To merge or not?
VANCOUVER (Reuters) - Had Canada's banks been allowed to merge with each other and become the global players several of them hankered to be, would they have fallen deeper into the US sub-prime mortgage crisis?
Yes, probably, analysts say.
And would the banks and their investors - whose shares have already tumbled, on average, by 25 percent since the start of last year - be paying even more dearly for their actions?
Yes to that too, say the analysts.
So should this add weight to the Canadian government's decade-long refusal to countenance mergers among the six big domestic banks?

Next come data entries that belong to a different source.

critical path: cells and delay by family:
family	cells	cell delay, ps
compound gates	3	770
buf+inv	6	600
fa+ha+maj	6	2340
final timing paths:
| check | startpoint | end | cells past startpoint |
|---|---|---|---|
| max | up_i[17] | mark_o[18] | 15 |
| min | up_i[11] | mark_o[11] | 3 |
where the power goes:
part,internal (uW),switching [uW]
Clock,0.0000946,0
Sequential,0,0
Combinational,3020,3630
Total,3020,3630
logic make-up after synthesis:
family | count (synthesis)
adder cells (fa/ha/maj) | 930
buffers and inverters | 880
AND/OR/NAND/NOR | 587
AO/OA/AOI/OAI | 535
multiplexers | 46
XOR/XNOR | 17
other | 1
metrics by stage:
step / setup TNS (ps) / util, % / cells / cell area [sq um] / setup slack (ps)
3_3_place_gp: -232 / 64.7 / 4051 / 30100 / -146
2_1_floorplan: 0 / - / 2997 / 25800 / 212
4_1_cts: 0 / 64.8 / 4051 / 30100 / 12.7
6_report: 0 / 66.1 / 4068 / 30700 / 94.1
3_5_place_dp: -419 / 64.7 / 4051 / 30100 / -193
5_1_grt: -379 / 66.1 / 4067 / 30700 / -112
--- config.mk ---
export PLATFORM = sky130hd
export DESIGN_NAME = bit_row_cell
export DESIGN_NICKNAME = d
export VERILOG_FILES = /design/src/hw/rtl/bit_pkg.sv /design/src/hw/rtl/bit_row_cell.sv
export SDC_FILE = /design/constraint.sdc
export NUM_CORES = 1
export LEC_CHECK = 0
export CAP_MARGIN = 20
export CORE_MARGIN = 3
export CORE_UTILIZATION = 55
export DETAILED_ROUTE_END_ITERATION = 10
export DONT_BUFFER_PORTS = 1
export PLACE_DENSITY_LB_ADDON = 0.08
export SETUP_SLACK_MARGIN = 0.5
export SYNTH_ARGS = -nofsm -noshare
export SYNTH_HDL_FRONTEND = slang
export SYNTH_SLANG_ARGS = --single-unit
--- constraint.sdc ---
create_clock -name clk_i -period 3.35 [get_ports clk_i]
set_input_delay 0.335 -clock clk_i [delete_from_list [all_inputs] [get_ports clk_i]]
set_output_delay 0.335 -clock clk_i [all_outputs]
set_load 0.05 [all_outputs]
--- src/hw/rtl/bit_pkg.sv ---
// ----------------------------------------------------------------------------
// bit_pkg
// Shared types and constants for the binary image thinning block.
// ----------------------------------------------------------------------------
`default_nettype none
package bit_pkg;
  localparam int unsigned DimW = 7;
  localparam int unsigned RowW = 64;
  localparam int unsigned IdxW = 6;

  // register indexes on the configuration channel
  localparam logic CfgWidth  = 1'b0;
  localparam logic CfgHeight = 1'b1;

  typedef enum logic [2:0] {
    ST_LOAD,
    ST_SWEEP,
    ST_NEXT,
    ST_EMIT
  } state_e;

  // control handed to every cell of the chain
  typedef struct packed {
    logic load;
    logic shift;
  } cell_ctl_t;
endpackage
`default_nettype wire

--- src/hw/rtl/bit_row_cell.sv ---
// ----------------------------------------------------------------------------
// bit_row_cell
// One row of the image. Rows rotate upward through the chain; the row at the
// chain head is tested against its two neighbors outside the cell.
// ----------------------------------------------------------------------------
`default_nettype none
module bit_row_cell (
  input  wire logic               clk_i,
  input  wire bit_pkg::cell_ctl_t ctl_i,
  input  wire logic [63:0]        load_row_i,
  input  wire logic [63:0]        next_row_i,
  output logic [63:0]             row_o
);
  logic [63:0] row_q;
  always_ff @(posedge clk_i) begin
    if (ctl_i.load) begin
      row_q <= load_row_i;
    end else if (ctl_i.shift) begin
      row_q <= next_row_i;
    end
  end
  assign row_o = row_q;
endmodule
`default_nettype wire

Absolutely not, the analysts say.
"You can certainly make the argument that their exposure may well have been larger, had they been bigger," said National Bank Financial analyst Robert Sedran.
"But to go so far as to say bank mergers should be disallowed because you are protecting (banks) from themselves? I'm not sure I subscribe to that view," he said.
This year marks the 10th anniversary of the Canadian government's blocking of merger attempts by four of the country's biggest banks.
Royal Bank of Canada and Bank of Montreal had wanted to merge as had Toronto-Dominion Bank and Canadian Imperial Bank of Commerce.
The question of when Ottawa may become more amenable to bank unions remains a perennial favorite.
Canada's new central bank governor, Mark Carney, was recently asked his view on bank mergers. Although he dodged a direct answer, he did hint that big is not always better.
"What we have seen recently in terms of global events is that size has been no protection in terms of contagion or direct impact of some of the strains we've seen in credit markets," the Canadian Press quoted Carney as saying.
"In fact, in some instances, it can be argued that the complexity of some of the largest organisations globally has contributed to some of their difficulties," he said.
Within Canada, it is the smallest banks - regional players such as Canadian Western Bank that had absolutely had no involvement in anything sub-prime-related - that enjoy the highest market ratings.
But size is not the only reason that Canada's banks have had less exposure to the sub-prime debacle. Most obviously, the kind of mortgages handed out to risky borrowers in the US just were not available in Canada.